Investigating, Benson meets pharmacist/chemist Fergus MacMurdie, who DID see Benson's family, and gigantic engineer Algernon Heathcote Smith (Smitty), who agree to assist him. Benson fights and overcomes Smitty using nerve pressure. Benson has a custom compact .22 caliber gun and light throwing knife (Mike & Ike), shoots to crease the top of the skull and render unconscious rather than kill, is a master of disguise, and prefers maneuvering enemies into their own traps over killing. THE PLOT: A gang kidnaps wealthy Buffalo residents, drops them from a plane over Lake Ontario, and holds them prisoner on an island, all to get control of a Buffalo company.
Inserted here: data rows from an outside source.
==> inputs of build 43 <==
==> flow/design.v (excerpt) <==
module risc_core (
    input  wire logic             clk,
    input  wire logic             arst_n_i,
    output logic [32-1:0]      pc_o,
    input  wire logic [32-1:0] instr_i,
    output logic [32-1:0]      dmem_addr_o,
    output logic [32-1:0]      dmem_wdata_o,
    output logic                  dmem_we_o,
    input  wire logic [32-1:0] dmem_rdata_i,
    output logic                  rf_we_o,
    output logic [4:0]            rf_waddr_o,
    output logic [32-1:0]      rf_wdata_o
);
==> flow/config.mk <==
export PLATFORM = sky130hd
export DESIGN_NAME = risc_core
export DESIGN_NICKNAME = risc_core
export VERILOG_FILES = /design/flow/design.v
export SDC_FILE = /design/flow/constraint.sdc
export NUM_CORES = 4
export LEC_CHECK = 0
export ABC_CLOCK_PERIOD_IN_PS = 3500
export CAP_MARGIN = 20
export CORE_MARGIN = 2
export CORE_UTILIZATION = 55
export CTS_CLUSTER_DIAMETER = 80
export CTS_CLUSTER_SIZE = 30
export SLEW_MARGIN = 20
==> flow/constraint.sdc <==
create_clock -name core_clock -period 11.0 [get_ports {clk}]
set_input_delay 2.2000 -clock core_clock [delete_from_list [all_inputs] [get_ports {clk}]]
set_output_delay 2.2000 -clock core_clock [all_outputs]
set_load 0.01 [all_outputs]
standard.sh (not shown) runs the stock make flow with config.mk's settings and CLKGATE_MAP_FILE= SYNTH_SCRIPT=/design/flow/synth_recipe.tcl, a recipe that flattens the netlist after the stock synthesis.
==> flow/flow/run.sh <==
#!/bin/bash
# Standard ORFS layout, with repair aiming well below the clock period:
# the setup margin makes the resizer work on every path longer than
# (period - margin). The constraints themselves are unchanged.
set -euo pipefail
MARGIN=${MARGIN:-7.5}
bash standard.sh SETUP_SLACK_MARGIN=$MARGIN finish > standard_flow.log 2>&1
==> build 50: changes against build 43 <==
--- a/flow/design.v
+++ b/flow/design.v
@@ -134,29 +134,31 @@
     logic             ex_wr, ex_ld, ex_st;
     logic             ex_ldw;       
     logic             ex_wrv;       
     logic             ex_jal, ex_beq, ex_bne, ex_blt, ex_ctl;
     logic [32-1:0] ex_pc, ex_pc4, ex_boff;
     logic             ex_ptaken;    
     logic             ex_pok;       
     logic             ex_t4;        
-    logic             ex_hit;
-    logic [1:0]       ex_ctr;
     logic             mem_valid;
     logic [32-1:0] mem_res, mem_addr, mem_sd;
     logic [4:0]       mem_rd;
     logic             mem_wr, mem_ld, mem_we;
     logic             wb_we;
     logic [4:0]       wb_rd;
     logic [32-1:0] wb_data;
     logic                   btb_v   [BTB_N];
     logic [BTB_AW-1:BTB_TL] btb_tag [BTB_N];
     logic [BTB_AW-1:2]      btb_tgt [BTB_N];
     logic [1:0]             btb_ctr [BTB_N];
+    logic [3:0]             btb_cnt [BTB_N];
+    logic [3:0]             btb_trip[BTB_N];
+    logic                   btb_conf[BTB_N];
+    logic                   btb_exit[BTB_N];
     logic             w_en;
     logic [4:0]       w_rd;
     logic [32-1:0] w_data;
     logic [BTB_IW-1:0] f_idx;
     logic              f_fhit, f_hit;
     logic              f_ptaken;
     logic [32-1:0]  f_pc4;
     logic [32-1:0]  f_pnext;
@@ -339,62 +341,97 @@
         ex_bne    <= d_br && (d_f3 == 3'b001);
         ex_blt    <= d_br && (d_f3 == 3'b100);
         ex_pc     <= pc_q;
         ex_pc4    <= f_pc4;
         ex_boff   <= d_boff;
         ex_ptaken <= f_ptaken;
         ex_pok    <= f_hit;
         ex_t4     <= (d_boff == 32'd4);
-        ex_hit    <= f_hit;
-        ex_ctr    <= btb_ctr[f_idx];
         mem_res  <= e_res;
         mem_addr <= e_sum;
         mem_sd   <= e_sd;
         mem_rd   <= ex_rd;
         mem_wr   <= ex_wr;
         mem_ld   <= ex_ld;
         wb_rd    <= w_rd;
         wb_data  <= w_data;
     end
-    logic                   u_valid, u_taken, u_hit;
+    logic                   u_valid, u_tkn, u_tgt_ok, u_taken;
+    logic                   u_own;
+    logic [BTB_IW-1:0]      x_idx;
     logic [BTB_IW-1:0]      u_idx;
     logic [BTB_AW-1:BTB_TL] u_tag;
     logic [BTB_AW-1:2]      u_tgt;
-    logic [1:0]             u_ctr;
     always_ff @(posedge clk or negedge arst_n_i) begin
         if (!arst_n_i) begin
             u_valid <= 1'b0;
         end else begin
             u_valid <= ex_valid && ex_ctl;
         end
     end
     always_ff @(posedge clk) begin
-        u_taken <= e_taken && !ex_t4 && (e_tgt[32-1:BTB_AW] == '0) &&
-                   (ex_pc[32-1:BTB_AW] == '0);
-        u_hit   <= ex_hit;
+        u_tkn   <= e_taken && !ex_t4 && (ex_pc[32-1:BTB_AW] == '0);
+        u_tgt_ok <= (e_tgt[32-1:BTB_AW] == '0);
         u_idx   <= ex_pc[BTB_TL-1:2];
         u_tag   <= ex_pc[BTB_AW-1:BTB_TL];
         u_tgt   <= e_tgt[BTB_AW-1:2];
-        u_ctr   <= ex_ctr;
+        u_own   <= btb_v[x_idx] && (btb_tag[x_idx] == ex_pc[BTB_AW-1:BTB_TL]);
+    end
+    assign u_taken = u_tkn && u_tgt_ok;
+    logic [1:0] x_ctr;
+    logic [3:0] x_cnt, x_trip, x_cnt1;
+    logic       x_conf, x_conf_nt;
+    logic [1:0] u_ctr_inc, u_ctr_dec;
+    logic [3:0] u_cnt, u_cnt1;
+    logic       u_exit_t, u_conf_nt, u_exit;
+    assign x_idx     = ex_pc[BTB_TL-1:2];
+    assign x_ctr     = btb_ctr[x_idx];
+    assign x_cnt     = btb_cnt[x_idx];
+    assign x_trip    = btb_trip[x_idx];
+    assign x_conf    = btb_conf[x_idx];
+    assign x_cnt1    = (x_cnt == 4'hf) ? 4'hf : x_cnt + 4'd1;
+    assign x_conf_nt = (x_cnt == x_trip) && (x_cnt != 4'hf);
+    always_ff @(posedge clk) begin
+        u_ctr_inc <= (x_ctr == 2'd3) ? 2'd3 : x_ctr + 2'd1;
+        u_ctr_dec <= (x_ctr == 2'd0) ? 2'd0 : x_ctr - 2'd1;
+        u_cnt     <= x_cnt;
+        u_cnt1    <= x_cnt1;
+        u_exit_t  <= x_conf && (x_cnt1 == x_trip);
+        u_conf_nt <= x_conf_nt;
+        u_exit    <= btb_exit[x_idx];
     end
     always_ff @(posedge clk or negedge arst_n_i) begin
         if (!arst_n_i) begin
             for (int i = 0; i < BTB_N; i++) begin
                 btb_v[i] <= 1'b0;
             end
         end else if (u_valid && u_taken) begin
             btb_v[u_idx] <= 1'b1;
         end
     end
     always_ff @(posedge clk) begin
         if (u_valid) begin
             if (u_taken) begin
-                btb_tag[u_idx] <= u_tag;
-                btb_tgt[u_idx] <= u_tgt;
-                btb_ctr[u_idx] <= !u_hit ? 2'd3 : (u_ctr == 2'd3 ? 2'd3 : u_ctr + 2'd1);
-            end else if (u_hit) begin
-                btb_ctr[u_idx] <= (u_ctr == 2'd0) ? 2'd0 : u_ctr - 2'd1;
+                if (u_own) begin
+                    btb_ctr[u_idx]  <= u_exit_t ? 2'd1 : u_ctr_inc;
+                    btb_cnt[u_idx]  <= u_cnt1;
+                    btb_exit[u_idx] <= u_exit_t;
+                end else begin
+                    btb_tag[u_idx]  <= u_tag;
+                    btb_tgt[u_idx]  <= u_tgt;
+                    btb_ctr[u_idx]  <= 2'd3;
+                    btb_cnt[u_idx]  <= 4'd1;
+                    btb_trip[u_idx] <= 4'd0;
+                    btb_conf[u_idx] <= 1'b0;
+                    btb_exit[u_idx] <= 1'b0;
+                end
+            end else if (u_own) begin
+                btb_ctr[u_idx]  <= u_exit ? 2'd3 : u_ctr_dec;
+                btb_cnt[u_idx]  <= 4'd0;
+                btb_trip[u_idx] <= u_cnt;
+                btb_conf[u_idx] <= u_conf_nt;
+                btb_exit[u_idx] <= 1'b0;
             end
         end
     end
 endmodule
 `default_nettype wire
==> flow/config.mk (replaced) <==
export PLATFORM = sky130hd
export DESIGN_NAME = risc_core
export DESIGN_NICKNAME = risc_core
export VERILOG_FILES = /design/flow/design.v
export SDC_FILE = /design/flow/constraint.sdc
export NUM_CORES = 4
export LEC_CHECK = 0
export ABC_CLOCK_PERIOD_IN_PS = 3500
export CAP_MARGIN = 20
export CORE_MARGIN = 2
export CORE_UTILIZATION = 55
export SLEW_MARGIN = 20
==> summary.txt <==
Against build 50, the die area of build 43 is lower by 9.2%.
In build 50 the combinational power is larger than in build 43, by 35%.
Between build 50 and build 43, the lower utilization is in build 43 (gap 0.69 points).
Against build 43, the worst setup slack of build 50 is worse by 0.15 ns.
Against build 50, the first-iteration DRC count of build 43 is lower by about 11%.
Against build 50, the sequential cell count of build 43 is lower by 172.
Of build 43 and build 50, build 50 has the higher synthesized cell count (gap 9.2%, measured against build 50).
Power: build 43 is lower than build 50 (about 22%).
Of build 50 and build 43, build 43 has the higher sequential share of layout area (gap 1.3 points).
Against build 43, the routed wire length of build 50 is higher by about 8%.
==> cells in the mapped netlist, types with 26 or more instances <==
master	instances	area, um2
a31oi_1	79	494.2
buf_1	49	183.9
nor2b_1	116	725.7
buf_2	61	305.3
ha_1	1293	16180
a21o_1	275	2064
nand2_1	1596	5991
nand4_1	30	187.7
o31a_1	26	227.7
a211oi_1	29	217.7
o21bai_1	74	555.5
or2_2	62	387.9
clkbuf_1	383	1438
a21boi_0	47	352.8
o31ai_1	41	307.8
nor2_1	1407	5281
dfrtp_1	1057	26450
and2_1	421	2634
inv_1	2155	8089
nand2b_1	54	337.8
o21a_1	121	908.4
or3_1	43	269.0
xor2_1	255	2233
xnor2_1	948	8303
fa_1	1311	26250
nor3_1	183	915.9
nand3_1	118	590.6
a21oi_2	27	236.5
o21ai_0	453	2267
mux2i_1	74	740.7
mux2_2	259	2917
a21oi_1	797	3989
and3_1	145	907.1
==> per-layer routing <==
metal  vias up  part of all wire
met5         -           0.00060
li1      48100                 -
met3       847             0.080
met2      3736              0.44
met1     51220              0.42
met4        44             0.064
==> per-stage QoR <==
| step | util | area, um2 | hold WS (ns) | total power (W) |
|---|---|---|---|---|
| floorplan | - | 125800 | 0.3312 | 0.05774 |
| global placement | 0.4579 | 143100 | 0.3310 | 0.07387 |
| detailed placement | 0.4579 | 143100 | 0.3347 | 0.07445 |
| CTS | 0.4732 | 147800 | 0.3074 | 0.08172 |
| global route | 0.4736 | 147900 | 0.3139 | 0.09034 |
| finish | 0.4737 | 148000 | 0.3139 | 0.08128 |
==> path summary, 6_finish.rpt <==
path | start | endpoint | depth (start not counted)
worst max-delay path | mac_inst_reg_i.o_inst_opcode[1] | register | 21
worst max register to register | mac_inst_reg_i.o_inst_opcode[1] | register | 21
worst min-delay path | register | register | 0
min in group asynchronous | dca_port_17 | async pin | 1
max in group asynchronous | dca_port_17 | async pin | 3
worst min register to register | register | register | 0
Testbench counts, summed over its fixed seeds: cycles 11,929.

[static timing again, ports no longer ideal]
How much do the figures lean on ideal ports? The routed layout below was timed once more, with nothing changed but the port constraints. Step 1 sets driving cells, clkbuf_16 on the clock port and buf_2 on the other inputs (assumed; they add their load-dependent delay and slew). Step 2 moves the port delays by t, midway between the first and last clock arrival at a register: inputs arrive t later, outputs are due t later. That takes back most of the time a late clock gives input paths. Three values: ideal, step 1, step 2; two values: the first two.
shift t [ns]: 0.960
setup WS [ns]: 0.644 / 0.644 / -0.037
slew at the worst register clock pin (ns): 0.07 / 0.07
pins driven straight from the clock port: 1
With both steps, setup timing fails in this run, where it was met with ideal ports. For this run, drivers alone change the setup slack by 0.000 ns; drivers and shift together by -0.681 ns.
From an optimization exercise on the open Yosys and OpenROAD flow, aimed at small area, a short achievable clock period and few clock cycles per item; shortcuts taken in it are not production practice. In this exercise RTL edits were held to simulation tests only and were not proved equivalent to the original.

**config.mk**
```make
export PLATFORM = sky130hd
export DESIGN_NAME = sw_top
export DESIGN_NICKNAME = sw_top
export VERILOG_FILES = /design/flow/design.v
export SDC_FILE = /design/flow/constraint.sdc
export NUM_CORES = 4
export LEC_CHECK = 0
export CAP_MARGIN = 20
export CORE_MARGIN = 2
export CORE_UTILIZATION = 40
export SETUP_SLACK_MARGIN = 4.6
export SLEW_MARGIN = 20
export TNS_END_PERCENT = 100
```
**constraint.sdc**
```tcl
create_clock -name core_clock -period 7.5 [get_ports {clk}]
set_input_delay 1.5000 -clock core_clock [delete_from_list [all_inputs] [get_ports {clk}]]
set_output_delay 1.5000 -clock core_clock [all_outputs]
set_load 0.01 [all_outputs]
```
Source: an optimization exercise on an open RTL-to-GDS flow (aim: small area, a short achievable clock period and few clock cycles per item). Production flows keep margins and buffers that such runs may drop.
Function was checked by simulation only, so behaviour that the tests miss may differ from the original.
Power is estimated from default activity; no workload was simulated.

==> flow/design.v (excerpt) <==
module neuron_fetch_top (
    input  logic                              clk,
    input  logic                              reset,
    input  logic                              i_start,
    input  nn_cfg_pkg::cfg_addr_t             i_table_base,
    output nn_cfg_pkg::cfg_addr_t             o_cfg_addr,
    input  logic [nn_cfg_pkg::CFG_WORD_W-1:0] i_cfg_data,
    output nn_operand_pkg::lane_addr_t        o_data_addr,
    input  nn_operand_pkg::lane_in_t          i_data,
    input  logic                              i_stopin,
    input  logic                              i_layer_done,
    output logic                              o_push,
    output nn_operand_pkg::operand_t          o_operand,
    output logic                              o_finish
);
    logic [127:0] wgt;
    logic [7:0]   lanes;
    logic [9:0]   left;
    logic [43:0]  fields;
    logic [10:0]  number;
    fetch_sequencer u_sequencer (
        .clk          (clk),
        .reset        (reset),
        .i_start      (i_start),
        .i_table_base (i_table_base),
        .i_cfg_data   (i_cfg_data),
        .i_stopin     (i_stopin),
        .i_layer_done (i_layer_done),
        .o_cfg_addr   (o_cfg_addr),
        .o_data_addr  (o_data_addr),
        .o_push       (o_push),
        .o_weights    (wgt),
  ...
Size: about 0.018 mm² of cells after synthesis.
Settings: LEC_CHECK=0, ABC_AREA=1, CAP_MARGIN=20, CORE_AREA=2 2 248 248, DIE_AREA=0 0 250 250, GPL_TIMING_DRIVEN=0, SETUP_SLACK_MARGIN=2.0, SLEW_MARGIN=20; clock period 6.5 ns.
standard.sh (not shown) runs the stock make flow with config.mk's settings and CLKGATE_MAP_FILE= SYNTH_SCRIPT=/design/flow/synth_recipe.tcl, a recipe that flattens the netlist after the stock synthesis.
==> flow/flow/run.sh <==
#!/bin/bash
# The standard layout, except:
#  - the smallest buffer on every input and output port instead of the
#    default port buffer;
#  - pins may sit on adjacent routing tracks, so the die can be small and
#    the core reach close to every pin;
#  - global routing gets more congestion iterations.
set -euo pipefail
export BUFFER_PORTS_ARGS="-buffer_cell sky130_fd_sc_hd__buf_1"
export PLACE_PINS_ARGS="-min_distance 1 -min_distance_in_tracks"
export GLOBAL_ROUTE_ARGS="-congestion_iterations 100 -congestion_report_iter_step 5 -verbose"
bash standard.sh > standard_make.log 2>&1
Testbench counts at the start, summed over its fixed seeds: cycles 4,284, items 2,745.
This is an optimization exercise on Yosys and OpenROAD, whose aim is a short achievable clock period and few clock cycles, not a production implementation. No functional check of the RTL was part of this run. Power and IR drop assume default switching activity.

==> flow/design.v <==
`timescale 1ns/1ps
package rvPipePkg;
	localparam int xlen = 32;                  
	typedef logic [xlen-1:0] word_t;           
	typedef logic [4:0]      regAddr_t;        
	typedef logic [31:0]     instr_t;          
	typedef enum logic [3:0] {
		aluAdd, aluSub, aluAnd, aluOr,
		aluXor, aluSlt, aluSll, aluSrl
	} aluOp_t;
	typedef enum logic [1:0] {fwdFromReg, fwdFromEx, fwdFromMem, fwdFromWb} fwdSel_t;
	typedef enum logic [1:0] {wbFromAlu, wbFromPc4, wbFromLoad} wbSel_t;
	typedef enum logic [1:0] {pcSeq, pcBranch, pcJal} pcSel_t;
	localparam logic [6:0] opR      = 7'b0110011;
	localparam logic [6:0] opI      = 7'b0010011;
	localparam logic [6:0] opLoad   = 7'b0000011;
	localparam logic [6:0] opStore  = 7'b0100011;
	localparam logic [6:0] opBranch = 7'b1100011;
	localparam logic [6:0] opJal    = 7'b1101111;
	localparam instr_t nopInstr = 32'h0000_0013;    
	localparam word_t  resetPc  = 32'h0000_0000;
endpackage
`timescale 1ns/1ps
module regFile (
	input  logic        iCLK,
	input  logic        iRST,
	input  logic [4:0]  rs1,
	input  logic [4:0]  rs2,
	input  logic [4:0]  rd,
	input  logic [31:0] wdata,
	input  logic        we,              
	output logic [31:0] rdata1,
	output logic [31:0] rdata2
);
	logic [31:0] regs [0:31];
	logic [31:0] valid;
	always_ff @(posedge iCLK or posedge iRST)
	begin
		if (iRST)
			valid <= '0;
		else if (we)
			valid[rd] <= 1'b1;
	end
	always_ff @(posedge iCLK)
	begin
		if (we)
			regs[rd] <= wdata;
	end
	always_comb
	begin
		if (we && rd == rs1)
			rdata1 = wdata;
		else if (valid[rs1])
			rdata1 = regs[rs1];
		else
			rdata1 = 32'd0;
		if (we && rd == rs2)
			rdata2 = wdata;
		else if (valid[rs2])
			rdata2 = regs[rs2];
		else
			rdata2 = 32'd0;
	end
endmodule
`timescale 1ns/1ps
module rvPipeCore (
	input  logic        iCLK,
	input  logic        iRST,
	output logic [31:0] iAddr,
	input  logic [31:0] iData,
	output logic        dRead,
	output logic        dWrite,
	output logic [31:0] dAddr,
	output logic [31:0] dWdata,
	input  logic [31:0] dRdata
);
	localparam logic [6:0] opR      = 7'b0110011;
	localparam logic [6:0] opI      = 7'b0010011;
	localparam logic [6:0] opLoad   = 7'b0000011;
	localparam logic [6:0] opStore  = 7'b0100011;
	localparam logic [6:0] opBranch = 7'b1100011;
	localparam logic [6:0] opJal    = 7'b1101111;
	localparam int selAdd = 0, selSub = 1, selAnd = 2, selOr = 3, selXor = 4,
		selSlt = 5, selSll = 6, selSrl = 7;
	logic [31:0] pc;
	logic        idValid;
	logic [31:0] idInstr, idPc;
	logic        exWe, exLd, exSt, exBr, exPred, exBrInv;
	logic [4:0]  exRd;
	logic [31:0] exA, exB, exSd, exAlt;
	logic        exAMem, exAWb, exBMem, exBWb, exSdMem, exSdWb;
	logic [7:0]  exOp;
	logic        memWe, memLd, memSt;
	logic [4:0]  memRd;
	logic [31:0] memRes, memSd;
	logic        wbWe;
	logic [4:0]  wbRd;
	logic [31:0] wbRes;
	logic [6:0]  opcode;
	logic [2:0]  funct3;
	logic [4:0]  rs1, rs2, rd;
	logic        isR, isI, isLd, isSt, isBr, isJal;
	logic        useRs1, useRs2, writes;
	logic [31:0] immI, immS, immB, immJ;
	logic [31:0] rdata1, rdata2;
	logic [31:0] idTarget, idPc4;
	logic        predTaken;
	logic        stall, idRedirect;
	logic [7:0]  aluSel;
	logic        exMispredict;
	assign opcode = idInstr[6:0];
	assign funct3 = idInstr[14:12];
	assign rd     = idInstr[11:7];
	assign rs1    = idInstr[19:15];
	assign rs2    = idInstr[24:20];
	assign isR   = idValid && opcode == opR;
	assign isI   = idValid && opcode == opI;
	assign isLd  = idValid && opcode == opLoad;
	assign isSt  = idValid && opcode == opStore;
	assign isBr  = idValid && opcode == opBranch;
	assign isJal = idValid && opcode == opJal;
	assign useRs1 = (isR || isI || isLd || isSt || isBr) && rs1 != 5'd0;
	assign useRs2 = (isR || isSt || isBr) && rs2 != 5'd0;
	assign writes = (isR || isI || isLd || isJal) && rd != 5'd0;
	assign immI = {{20{idInstr[31]}}, idInstr[31:20]};
	assign immS = {{20{idInstr[31]}}, idInstr[31:25], idInstr[11:7]};
	assign immB = {{19{idInstr[31]}}, idInstr[31], idInstr[7], idInstr[30:25],
		idInstr[11:8], 1'b0};
	assign immJ = {{11{idInstr[31]}}, idInstr[31], idInstr[19:12], idInstr[20],
		idInstr[30:21], 1'b0};
	assign idTarget = idPc + (isJal ? immJ : immB);
	assign idPc4    = idPc + 32'd4;
	assign predTaken = isJal || (isBr && (idInstr[31] || (rs1 == rs2 && !funct3[0])));
	regFile uRegs (.iCLK, .iRST, .rs1, .rs2, .rd(wbRd), .wdata(wbRes), .we(wbWe),
		.rdata1, .rdata2);
	assign stall = exLd && ((useRs1 && rs1 == exRd) || (useRs2 && rs2 == exRd));
	assign idRedirect = predTaken && !stall;
	always_comb
	begin
		aluSel = 8'd0;
		if (isR || isI)
		begin
			case (funct3)
				3'b000:  aluSel[(isR && idInstr[30]) ? selSub : selAdd] = 1'b1;
				3'b001:  aluSel[selSll] = 1'b1;
				3'b010:  aluSel[selSlt] = 1'b1;
				3'b011:  aluSel[selAdd] = 1'b1;
				3'b100:  aluSel[selXor] = 1'b1;
				3'b101:  aluSel[selSrl] = 1'b1;
				3'b110:  aluSel[selOr]  = 1'b1;
				default: aluSel[selAnd] = 1'b1;
			endcase
		end
		else
			aluSel[selAdd] = 1'b1;         
	end
	logic [31:0] opA, opB, sdFwd;
	logic [31:0] sum, diff, aluOut;
	logic        brTaken;
	assign opA   = exAMem ? memRes : (exAWb ? wbRes : exA);
	assign opB   = exBMem ? memRes : (exBWb ? wbRes : exB);
	assign sdFwd = exSdMem ? memRes : (exSdWb ? wbRes : exSd);
	assign sum  = opA + opB;
	assign diff = opA - opB;
	always_comb
	begin
		aluOut = 32'd0;
		if (exOp[selAdd]) aluOut = aluOut | sum;
		if (exOp[selSub]) aluOut = aluOut | diff;
		if (exOp[selAnd]) aluOut = aluOut | (opA & opB);
		if (exOp[selOr])  aluOut = aluOut | (opA | opB);
		if (exOp[selXor]) aluOut = aluOut | (opA ^ opB);
		if (exOp[selSlt]) aluOut = aluOut | {31'd0, (opA[31] ^ opB[31]) ? opA[31] : diff[31]};
		if (exOp[selSll]) aluOut = aluOut | (opA << opB[4:0]);
		if (exOp[selSrl]) aluOut = aluOut | (opA >> opB[4:0]);
	end
	assign brTaken      = (opA == opB) ^ exBrInv;
	assign exMispredict = exBr && (brTaken != exPred);
	always_ff @(posedge iCLK or posedge iRST)
	begin
		if (iRST)
		begin
			pc      <= 32'd0;
			idValid <= 1'b0;
		end
		else
		begin
			if (exMispredict)
			begin
				pc      <= exAlt;
				idValid <= 1'b0;
			end
			else if (!stall)
			begin
				pc      <= idRedirect ? idTarget : pc + 32'd4;
				idValid <= !idRedirect;
			end
		end
	end
	always_ff @(posedge iCLK)
	begin
		if (!stall)
		begin
			idInstr <= iData;
			idPc    <= pc;
		end
	end
	assign iAddr = pc;
	always_ff @(posedge iCLK or posedge iRST)
	begin
		if (iRST)
		begin
			exWe <= 1'b0;
			exLd <= 1'b0;
			exSt <= 1'b0;
			exBr <= 1'b0;
		end
		else
		begin
			exWe <= writes && !stall && !exMispredict;
			exLd <= isLd && !stall && !exMispredict;
			exSt <= isSt && !stall && !exMispredict;
			exBr <= isBr && !stall && !exMispredict;
		end
	end
	always_ff @(posedge iCLK)
	begin
		exRd    <= rd;
		exOp    <= aluSel;
		exPred  <= predTaken;
		exBrInv <= funct3[0];
		exAlt   <= predTaken ? idPc4 : idTarget;
		exA     <= isJal ? idPc : rdata1;
		exB     <= (isI || isLd) ? immI : (isSt ? immS : (isJal ? 32'd4 : rdata2));
		exSd    <= rdata2;
		exAMem  <= useRs1 && exWe && exRd == rs1;
		exAWb   <= useRs1 && memWe && memRd == rs1;
		exBMem  <= useRs2 && !isSt && exWe && exRd == rs2;
		exBWb   <= useRs2 && !isSt && memWe && memRd == rs2;
		exSdMem <= useRs2 && exWe && exRd == rs2;
		exSdWb  <= useRs2 && memWe && memRd == rs2;
	end
	always_ff @(posedge iCLK or posedge iRST)
	begin
		if (iRST)
		begin
			memWe <= 1'b0;
			memLd <= 1'b0;
			memSt <= 1'b0;
		end
		else
		begin
			memWe <= exWe;
			memLd <= exLd;
			memSt <= exSt;
		end
	end
	always_ff @(posedge iCLK)
	begin
		memRd  <= exRd;
		memRes <= aluOut;
		memSd  <= sdFwd;
	end
	assign dRead  = memLd;
	assign dWrite = memSt;
	assign dAddr  = memRes;
	assign dWdata = memSd;
	always_ff @(posedge iCLK or posedge iRST)
	begin
		if (iRST)
			wbWe <= 1'b0;
		else
			wbWe <= memWe;
	end
	always_ff @(posedge iCLK)
	begin
		wbRd  <= memRd;
		wbRes <= memLd ? dRdata : memRes;
	end
endmodule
The three of them end the scheme, but Benson's wife and child are not found alive. The three form Justice, Inc. to bring criminals to justice.

Comic adaptations

A DC Comics title called Justice Inc. began in issue #1 (May–June 1975) and ran to issue #4 (November–December 1975). This series adapted the eponymous novel and continued with original stories which featured the Avenger and which took place during the time the original Avenger novels were released. Jack Kirby provided the artwork for issues #2–4. 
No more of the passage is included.